これでMakefileは無事にできましたが、ここから多少変則的なことをしなければなりませんでした。その要点を次にまとめます。

  • PHPのインストール
    GNU makeを実行すると、途中で「リンカがPostgreSQLのライブラリを見つけることができず、そのためPostgreSQLのシェアドライブラリを作ることができない」という警告が出ました。担当者Sはとりあえず、この警告を無視して、PHPのインストールを進め、シェアドライブラリは本体のインストール後に構築することにしました。

  • シェアドライブラリの構築
    PHPのインストール終了後、シェアドライブラリを構築するためにaclocal を実行しましたが、「コマンドが見つかりません」というエラーが出ました。aclocalのインストールがまだでした。GNU automakeにaclocalが含まれているので、GNU サイトからダウンロードしてインストールしました。その後、再度aclocalを実行してシェアドライブラリを構築しました。

  • PHP設定ファイルの編集
    PHPの設定ファイルの雛形ファイル(php.ini-dist) の名前を、/usr/local/lib/php.iniに変更して内容を編集し直しました。

  • phpinfo.php ファイルの作成
    下記の内容のphpinfo.phpファイルを/opt/ apache2/htdocs/ディレクトリに作成します。
    <?
    phpinfo();
    ?>

ここまでの作業を終えたら、http://<サーバのIPアドレス>/phpinfo.phpを開いて、PHPの設定情報が表示されることを確認します。これでPHPのインストールは完了です。

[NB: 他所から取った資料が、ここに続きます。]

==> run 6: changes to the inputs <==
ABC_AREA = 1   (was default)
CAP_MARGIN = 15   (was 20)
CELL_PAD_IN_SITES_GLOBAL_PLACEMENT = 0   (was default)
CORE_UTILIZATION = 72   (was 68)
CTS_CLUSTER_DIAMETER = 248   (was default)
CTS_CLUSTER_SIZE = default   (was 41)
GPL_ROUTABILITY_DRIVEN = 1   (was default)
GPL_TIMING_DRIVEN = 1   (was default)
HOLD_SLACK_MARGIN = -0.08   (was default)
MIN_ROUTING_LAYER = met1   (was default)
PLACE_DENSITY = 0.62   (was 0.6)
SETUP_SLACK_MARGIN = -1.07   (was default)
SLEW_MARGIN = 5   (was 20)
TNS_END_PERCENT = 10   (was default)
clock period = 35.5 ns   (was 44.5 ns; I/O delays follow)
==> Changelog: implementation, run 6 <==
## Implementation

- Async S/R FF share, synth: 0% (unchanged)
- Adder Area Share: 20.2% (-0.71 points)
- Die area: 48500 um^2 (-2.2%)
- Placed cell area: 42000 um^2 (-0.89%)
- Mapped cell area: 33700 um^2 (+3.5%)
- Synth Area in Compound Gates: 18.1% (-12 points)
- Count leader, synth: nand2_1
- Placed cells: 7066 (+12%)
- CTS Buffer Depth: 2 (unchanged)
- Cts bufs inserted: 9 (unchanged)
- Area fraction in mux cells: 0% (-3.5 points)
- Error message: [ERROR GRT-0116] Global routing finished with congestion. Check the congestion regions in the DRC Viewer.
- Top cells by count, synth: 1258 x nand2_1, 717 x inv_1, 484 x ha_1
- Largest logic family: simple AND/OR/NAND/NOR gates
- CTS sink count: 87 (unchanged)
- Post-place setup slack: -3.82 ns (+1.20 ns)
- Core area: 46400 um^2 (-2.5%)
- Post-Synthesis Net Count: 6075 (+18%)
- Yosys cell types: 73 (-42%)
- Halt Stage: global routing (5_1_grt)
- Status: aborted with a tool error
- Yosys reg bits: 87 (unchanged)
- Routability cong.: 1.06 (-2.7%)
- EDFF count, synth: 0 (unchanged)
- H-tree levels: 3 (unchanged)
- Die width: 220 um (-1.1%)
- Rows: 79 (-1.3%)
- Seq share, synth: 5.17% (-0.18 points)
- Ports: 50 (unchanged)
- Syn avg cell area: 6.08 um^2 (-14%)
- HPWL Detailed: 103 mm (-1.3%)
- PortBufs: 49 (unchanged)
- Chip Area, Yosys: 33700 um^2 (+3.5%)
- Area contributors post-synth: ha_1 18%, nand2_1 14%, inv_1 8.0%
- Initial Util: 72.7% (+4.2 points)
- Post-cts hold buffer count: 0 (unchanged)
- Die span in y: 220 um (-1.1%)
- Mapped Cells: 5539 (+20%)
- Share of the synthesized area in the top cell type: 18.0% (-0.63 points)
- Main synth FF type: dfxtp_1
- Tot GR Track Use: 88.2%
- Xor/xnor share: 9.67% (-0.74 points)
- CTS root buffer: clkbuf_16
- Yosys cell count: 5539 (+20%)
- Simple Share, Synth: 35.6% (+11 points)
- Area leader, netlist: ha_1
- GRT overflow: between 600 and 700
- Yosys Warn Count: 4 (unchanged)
==> yarrow <==
==> flow/design.v (excerpt) <==
module Risc_16_bit(
 input clk,
 input rst,
 output [15:0] imem_addr,
 input  [15:0] imem_data,
 output        dmem_we,
 output [2:0]  dmem_addr,
 output [15:0] dmem_wdata
);
Settings: LEC_CHECK=0, CAP_MARGIN=40, CELL_PAD_IN_SITES_GLOBAL_PLACEMENT=0, CORE_MARGIN=2, CORE_UTILIZATION=29, CTS_CLUSTER_DIAMETER=198, CTS_CLUSTER_SIZE=15, GPL_ROUTABILITY_DRIVEN=0, GPL_TIMING_DRIVEN=1, MAX_ROUTING_LAYER=met4, SETUP_SLACK_MARGIN=0.12, SLEW_MARGIN=20; clock period 2.88 ns.
run.sh (not shown) runs the stock make flow with config.mk's settings and CLKGATE_MAP_FILE=.
==> raven: changes against yarrow <==
==> flow/config.mk (replaced) <==
export PLATFORM = sky130hd
export DESIGN_NAME = Risc_16_bit
export DESIGN_NICKNAME = Risc_16_bit
export VERILOG_FILES = /design/flow/design.v
export SDC_FILE = /design/flow/constraint.sdc
export NUM_CORES = 4
export LEC_CHECK = 0
export ABC_AREA = 1
export CAP_MARGIN = 40
export CORE_ASPECT_RATIO = 0.5
export CORE_MARGIN = 2
export CORE_UTILIZATION = 72
export CTS_CLUSTER_DIAMETER = 397
export CTS_CLUSTER_SIZE = 97
export SETUP_SLACK_MARGIN = 0.08
export SLEW_MARGIN = 20
==> flow/constraint.sdc (replaced) <==
create_clock -name core_clock -period 1.3 [get_ports {clk}]
set_input_delay 0.2600 -clock core_clock [delete_from_list [all_inputs] [get_ports {clk}]]
set_output_delay 0.2600 -clock core_clock [all_outputs]
set_load 0.01 [all_outputs]
==> quartz: changes against yarrow <==
==> flow/config.mk (replaced) <==
export PLATFORM = sky130hd
export DESIGN_NAME = Risc_16_bit
export DESIGN_NICKNAME = Risc_16_bit
export VERILOG_FILES = /design/flow/design.v
export SDC_FILE = /design/flow/constraint.sdc
export NUM_CORES = 4
export LEC_CHECK = 0
export CAP_MARGIN = 20
export CORE_MARGIN = 2
export CORE_UTILIZATION = 46
export SLEW_MARGIN = 20
==> flow/constraint.sdc (replaced) <==
create_clock -name core_clock -period 6.33 [get_ports {clk}]
set_input_delay 1.2660 -clock core_clock [delete_from_list [all_inputs] [get_ports {clk}]]
set_output_delay 1.2660 -clock core_clock [all_outputs]
set_load 0.01 [all_outputs]
==> results <==
- Setup slack: yarrow is lower than quartz (2.1 ns).
- Of yarrow and quartz, quartz has the higher count of clock-buffer cells in the layout (gap 2).
- Of yarrow and quartz, quartz has the higher global-route usage (gap 10 points).
- Critical path depth: yarrow is lower than quartz (2).
- In combinational power, yarrow is at 3.0 times the value of quartz.
- raven never finished: it broke off in clock tree synthesis (4_1_cts). quartz passed the timing, DRC and antenna checks. yarrow produced a layout that fails on negative setup slack.
== the previous run ==
Design rv32i_core, start of the top module:
module rv32i_core(clk,rst,imem_data,dmem_rdata,  
                  imem_addr,dmem_addr,dmem_wdata,dmem_we,dmem_size  
                  );
Size: about 5,400 cells after synthesis, roughly 1,500 flip-flops.
Settings: LEC_CHECK=0, CAP_MARGIN=5, CORE_ASPECT_RATIO=1.33, CORE_MARGIN=4, CORE_UTILIZATION=28, GPL_TIMING_DRIVEN=0, PLACE_DENSITY=0.6, SLEW_MARGIN=20, TNS_END_PERCENT=100; clock period 7.11 ns.
run.sh (not shown) runs the stock make flow with config.mk's settings and CLKGATE_MAP_FILE=.
Completing all stages was not enough for the previous run: its layout failed the final checks because of setup timing.
> inputs changed (the previous run -> the current run)
--- a/flow/config.mk
+++ b/flow/config.mk
@@ -8,6 +8,4 @@
-export CAP_MARGIN = 5
-export CORE_ASPECT_RATIO = 1.33
-export CORE_MARGIN = 4
-export CORE_UTILIZATION = 28
-export GPL_TIMING_DRIVEN = 0
-export PLACE_DENSITY = 0.6
+export CAP_MARGIN = 20
+export CORE_MARGIN = 2
+export CORE_UTILIZATION = 58
+export CTS_CLUSTER_SIZE = 21
@@ -15 +12,0 @@
-export TNS_END_PERCENT = 100
==> flow/constraint.sdc <==
create_clock -name core_clock -period 4.36 [get_ports {clk}]
set_input_delay 0.8720 -clock core_clock [delete_from_list [all_inputs] [get_ports {clk}]]
set_output_delay 0.8720 -clock core_clock [all_outputs]
set_load 0.01 [all_outputs]
Findings:
None of the runs the current run and the previous run ends with a clean layout. The final report for the previous run shows a completed flow and a layout that fails verification, specifically setup timing. Against the previous run, the current run comes in 15 lower on number of antenna cells inserted. Overall global routing resource usage | the current run above the previous run. Post-route non-filler standard cell count, the current run and the previous run, higher one = the previous run. The current run against the previous run: total power went up 72%, worst-margin pin slew shows a reduction of 0.27 ns, final RePlAce weighted congestion now larger. The higher met2 routing resource usage after global routing of the current run and the previous run is in the current run. Taking the previous run over the current run, the internal power ratio works out to 0.58. The current run vs the previous run on peak supply drop: the current run is the higher one. On worst setup timing slack at the placement stage, the lower figure sits with the previous run, not the current run. | setup slack | the current run vs the previous run | 1.52 ns lower |.

========
Setup of oak:
rv32i_core again, from the RTL that the note above started with.
make LEC_CHECK=0 CAP_MARGIN=0 CORE_MARGIN=3 CORE_UTILIZATION=65 CTS_CLUSTER_SIZE=35 GPL_TIMING_DRIVEN=1 MAX_ROUTING_LAYER=met5 MIN_ROUTING_LAYER=met1 PLACE_DENSITY=0.6 SETUP_SLACK_MARGIN=-0.33 SLEW_MARGIN=20 finish   # period 4.36 ns
Tool error ODB-0269 stopped oak during global routing (5_1_grt); no final results.
The following lists how pine was set up differently from oak:
Settings: a change of CORE_UTILIZATION from 65 to 40; a deleted CTS_CLUSTER_SIZE that had been 35; a deleted MAX_ROUTING_LAYER that had been met5; a deleted MIN_ROUTING_LAYER that had been met1; a deleted GPL_TIMING_DRIVEN that had been 1; a deleted SETUP_SLACK_MARGIN that had been -0.33; a change of CORE_MARGIN from 3 to 2; a deleted PLACE_DENSITY that had been 0.6; a change of CAP_MARGIN from 0 to 20; a change of the clock period (ns, I/O delays scaled along) from 4.36 to 7.86.
pine: no failed stages, no open violations at the end. Where floorplan die area is concerned, oak is better than pine. In pine, the floorplan core density came out 25 points below the value in oak. Half-perimeter wire length after detailed placement: pine vs oak down 8.6%. Reported for oak and pine, number of clock sinks seen by CTS turned out identical to the last digit. Sort oak and pine by horizontal die size desc -> top: pine.
Edits applied to the flow inputs when going from pine to birch:
Settings: setting SETUP_SLACK_MARGIN to -0.27 for the first time; changing CORE_UTILIZATION from 40 to 68; changing the clock period (ns, I/O delays scaled along) from 7.86 to 4.96.
Findings:
- birch never completed; the flow aborted with a tool error in global routing (5_1_grt).
- The post-synthesis share of cell area spent on full adders, half adders and majority gates on birch is in line with that on pine.
- Of birch and pine, birch shows the lower number of placed instances with taps included, with pine above it.
- Post-place instance area grows by a few percent when moving from pine to birch.
- TritonCTS buffer count of birch falls short of that of pine by a little under 10%.
- Taking birch over pine, the die size ratio works out to 0.59.
- Count of buffers inserted at the top-level ports: birch vs pine identical
- birch vs pine: overall die width down by more than 10%
- Number of gates given a new drive strength after cts was higher in birch than in pine.
- Vertical die size, birch vs pine: down by more than 10%
### birch -> maple
Settings: SETUP_SLACK_MARGIN changed from -0.27 to 1.43; CTS_CLUSTER_SIZE newly set to 41; CORE_UTILIZATION changed from 68 to 66; the clock period (ns, I/O delays scaled along) changed from 4.96 to 5.71.
- Against birch, weighted congestion at the end of routability-driven global placement in maple fell by a few percent.
- On placeable core region, maple does worse than birch.
- maple | ERROR | global routing (5_1_grt)
- Cmp maple and birch / core utilization at floorplan / higher: birch
- Status: aoi/oai-family share of the synthesized area parity (birch, maple)
diff inputs: maple => cedar
Settings: swapping 1.43 for 1.61 in SETUP_SLACK_MARGIN; swapping 66 for 68 in CORE_UTILIZATION; swapping 5.71 for 5.6 in the clock period (ns, I/O delays scaled along).
Notes after the runs:
cedar | ERROR | clock tree synthesis (4_1_cts). maple → cedar: number of enable-type register cells in the synthesized netlist essentially unchanged, placement-stage cell area rose by 490 µm². Summary of cedar over maple: number of rows in the core area went down by 2, area fraction in full adders, half adders and majority gates was more or less identical, number of cells after detailed placement went up by 0.39%, post-synthesis share of cell area spent on and-or and or-and gates was more or less identical, die outline width went down by 1.5%. cedar vs maple: core utilization before placement up. Between cedar and maple, the difference in routability congestion estimate is negligible. Delta (cedar minus maple): vertical die dimension now smaller, synthesized chip area reported by yosys ~0 delta.

========
## P
Starting RTL as in the previous note.
Settings: LEC_CHECK=0, ABC_AREA=1, CAP_MARGIN=0, CELL_PAD_IN_SITES_DETAIL_PLACEMENT=2, CORE_MARGIN=2, CORE_UTILIZATION=71, CTS_CLUSTER_DIAMETER=183, CTS_CLUSTER_SIZE=35, GPL_ROUTABILITY_DRIVEN=0, GPL_TIMING_DRIVEN=0, MAX_ROUTING_LAYER=met4, MIN_ROUTING_LAYER=met2, SLEW_MARGIN=5; clock period 12.3 ns.
P: aborted in 3_5_place_dp (tool error)
What Q does differently from P at the input level:
==> flow/config.mk <==
export PLATFORM = sky130hd
export DESIGN_NAME = rv32i_core
export DESIGN_NICKNAME = rv32i_core
export VERILOG_FILES = /design/flow/design.v
export SDC_FILE = /design/flow/constraint.sdc
export NUM_CORES = 4
export LEC_CHECK = 0
export CAP_MARGIN = 20
export CORE_MARGIN = 2
export CORE_UTILIZATION = 67
export CTS_CLUSTER_SIZE = 36
export SLEW_MARGIN = 35
==> flow/constraint.sdc <==
create_clock -name core_clock -period 5.74 [get_ports {clk}]
set_input_delay 1.1480 -clock core_clock [delete_from_list [all_inputs] [get_ports {clk}]]
set_output_delay 1.1480 -clock core_clock [all_outputs]
set_load 0.01 [all_outputs]
==> results <==
- Q is listed as incomplete: the tool reported an error in 5_1_grt and the run ended there.
- Compared with P, in Q horizontal die dimension grew by 6.7 um; number of placement rows grew by about 1.6%.
- Against P, Q comes in 39% lower on synthesized cell count.
No activity file was given, so power comes from the tool's default toggle rates.
==> v8 <==
==> flow/design.v <==
module SNN(
	clk,
	rst_n,
	in_valid,
	img,
	ker,
	weight,
	out_valid,
	out_data
);
input clk;
input rst_n;
input in_valid;
input [7:0] img;
input [7:0] ker;
input [7:0] weight;
output reg out_valid;
output reg [9:0] out_data;
genvar x, y;
reg [6:0] count_in;
wire [2:0] count_in_x;
wire [1:0] count_in_y;
wire [2:0] count_row;
reg [7:0] image[2:0][5:0];
reg [7:0] kernel[8:0];
reg [7:0] fc_weight[3:0];
reg conv_in_valid;
wire conv_out_valid;
reg [63:0] next_conv_in;
reg [71:0] conv_in;
wire [19:0] conv_out;
wire [7:0] conv_quantize_out;
wire conv_quantize_out_valid;
wire [7:0] max_pool_out;
wire max_pool_out_valid;
wire [16:0] fc_out_1;
wire [16:0] fc_out_2;
wire fc_out_valid;
wire [7:0] fc_quantization_out_1;
wire [7:0] fc_quantization_out_2;
wire fc_quantization_out_valid;
wire [9:0] l1_out;
wire l1_out_valid;
assign count_in_x = count_in % 'd6;
assign count_in_y = (count_in / 'd6) % 'd3;
assign count_row = (count_in / 'd6) % 'd6;
always@(posedge clk or negedge rst_n) begin
	if(!rst_n)
		count_in <= 0;
	else if(in_valid)
		count_in <= count_in + 1;
	else
		count_in <= 0;
end
generate
for(x=0;x<6;x=x+1) begin
	for(y=0;y<3;y=y+1) begin
		always@(posedge clk) begin
			if(x == count_in_x && count_in_y == y)
				image[y][x] <= img;
			else
				image[y][x] <= image[y][x];
		end
	end
end
for(x=0;x<9;x=x+1) begin
	always@(posedge clk) begin
		if(x == count_in)
			kernel[x] <= ker;
		else
			kernel[x] <= kernel[x];
	end
end
for(x=0;x<4;x=x+1) begin
	always@(posedge clk) begin
		if(in_valid && x == count_in)
			fc_weight[x] <= weight;
		else
			fc_weight[x] <= fc_weight[x];
	end
end
endgenerate
wire [23:0] row1;
wire [23:0] row2;
wire [23:0] row3;
assign row1 = {image[0][count_in_x],image[0][count_in_x-1],image[0][count_in_x-2]};
assign row2 = {image[1][count_in_x],image[1][count_in_x-1],image[1][count_in_x-2]};
assign row3 = {image[2][count_in_x],image[2][count_in_x-1],image[2][count_in_x-2]};
always@(*) begin
	case(count_in_y)
	'd2: next_conv_in = {row3[15:0],row2,row1};
	'd0: next_conv_in = {row1[15:0],row3,row2};
	'd1: next_conv_in = {row2[15:0],row1,row3};
	default: next_conv_in = 0;
	endcase
end
always@(*) begin
	if(count_row > 1 && count_in_x > 1)
		conv_in = {img,next_conv_in};
	else
		conv_in = 0;
end
always@(*) begin
	conv_in_valid = count_row > 1 && count_in_x > 1;
end
conv c1(
	.rst_n(rst_n),
	.clk(clk),
	.clk_valid(clk),
	.in_valid(conv_in_valid),
	.kernel({kernel[8],kernel[7],kernel[6],kernel[5],kernel[4],kernel[3],kernel[2],kernel[1],kernel[0]}),
	.image(conv_in),
	.out_valid(conv_out_valid),
	.out(conv_out)
);
quatization_1 q1(
	.rst_n(rst_n),
	.clk(clk),
	.in_valid(conv_out_valid),
	.in(conv_out),
	.out(conv_quantize_out),
	.out_valid(conv_quantize_out_valid)
);
max_pool m1(
	.rst_n(rst_n),
	.clk(clk),
	.in_valid(conv_quantize_out_valid),
	.in(conv_quantize_out),
	.out(max_pool_out),
	.out_valid(max_pool_out_valid)
);
fully_connect fc1(
	.rst_n(rst_n),
	.clk(clk),
	.in_valid(max_pool_out_valid),
	.in(max_pool_out),
	.weight({fc_weight[3],fc_weight[2],fc_weight[1],fc_weight[0]}),
	.out_1(fc_out_1),
	.out_2(fc_out_2),
	.out_valid(fc_out_valid)
);
quatization_2 q2(
	.rst_n(rst_n),
	.clk(clk),
	.in_valid(fc_out_valid),
	.in_1(fc_out_1),
	.in_2(fc_out_2),
	.out_1(fc_quantization_out_1),
	.out_2(fc_quantization_out_2),
	.out_valid(fc_quantization_out_valid)
);
L1_distance l1(
	.rst_n(rst_n),
	.clk(clk),
	.in_valid(fc_quantization_out_valid),
	.in_1(fc_quantization_out_1),
	.in_2(fc_quantization_out_2),
	.out(l1_out),
	.out_valid(l1_out_valid)
);
always@(posedge clk or negedge rst_n) begin
	if(!rst_n) begin
		out_data <= 0;
	end
	else if(l1_out_valid)
		out_data <= l1_out;
	else
		out_data <= 0;
end
always@(posedge clk or negedge rst_n) begin
	if(!rst_n) begin
		out_valid <= 0;
	end
	else
		out_valid <= l1_out_valid;
end
endmodule
Setup of v6:
## ARM
module ARM (
  input         clk,
  input         rst,
  output [31:0] IMEM_ADDR,
  input  [31:0] IMEM_DATA,
  output        SRAM_WE_N,
  output [16:0] SRAM_ADDR,
  output [31:0] SRAM_DQ_OUT,
  input  [31:0] SRAM_DQ_IN
);
Size in the first run: ~6700 cells after synthesis.
make LEC_CHECK=0 ABC_AREA=0 CAP_MARGIN=40 CELL_PAD_IN_SITES_DETAIL_PLACEMENT=1 CELL_PAD_IN_SITES_GLOBAL_PLACEMENT=2 CORE_ASPECT_RATIO=1.72 CORE_MARGIN=2 CORE_UTILIZATION=71 CTS_CLUSTER_SIZE=40 GPL_TIMING_DRIVEN=0 HOLD_SLACK_MARGIN=0.15 PLACE_DENSITY_LB_ADDON=0.23 SETUP_SLACK_MARGIN=1.0 SLEW_MARGIN=30 TNS_END_PERCENT=80 finish   # period 20.0 ns
run.sh (not shown) runs the stock make flow with config.mk's settings and CLKGATE_MAP_FILE=.
For v6, the flow was terminated by a tool error in global placement without I/O and produced no final design.
diff inputs: v6 => v7
Settings: a deleted HOLD_SLACK_MARGIN that had been 0.15; a deleted CORE_ASPECT_RATIO that had been 1.72; a deleted ABC_AREA that had been 0; a deleted TNS_END_PERCENT that had been 80; a deleted CTS_CLUSTER_SIZE that had been 40; a deleted CELL_PAD_IN_SITES_GLOBAL_PLACEMENT that had been 2; a deleted PLACE_DENSITY_LB_ADDON that had been 0.23; a change of CORE_UTILIZATION from 71 to 45; a deleted GPL_TIMING_DRIVEN that had been 0; a deleted CELL_PAD_IN_SITES_DETAIL_PLACEMENT that had been 1; a change of the clock period (ns, I/O delays scaled along) from 20.0 to 11.8.
Layout checks on v7: not met. Flow itself completed; violations: negative setup slack. Any difference in synthesized cell count between v7 and v6 is small enough to ignore. Floorplan core density is higher on v6. Between v6 and v7, the difference in post-synthesis chip area from yosys is negligible. [v7] die height fell 4.2% relative to v6. Compared to v6, v7 has horizontal die size 64% higher. Die area | v7 > v6. Between v7 and v6, the arithmetic-cell share of the synthesized area counting full adders, half adders and majority gates figures differ only marginally. v7 against v6: number of cell rows shrank by 6, total core area grew by 45000 um^2.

<参考> Linuxへのポーティング - ミドルウェアインストール編
「会員管理・メール配信システム」

  • PostgreSQLについて
    PostgreSQLのインストールをするためのconfigureの処理ログの中で「インストールされているBisonが古すぎます。PostgreSQLはVer1.875以上のbisonを必要とします」という警告が出た。GNUサイトからbison-1.875のソースアーカイブをダウンロードし、インストールした。
  • PHPについて
    PHPのインストールでは、HP-UX時と同様、--enableversioningをつけてconfigureした。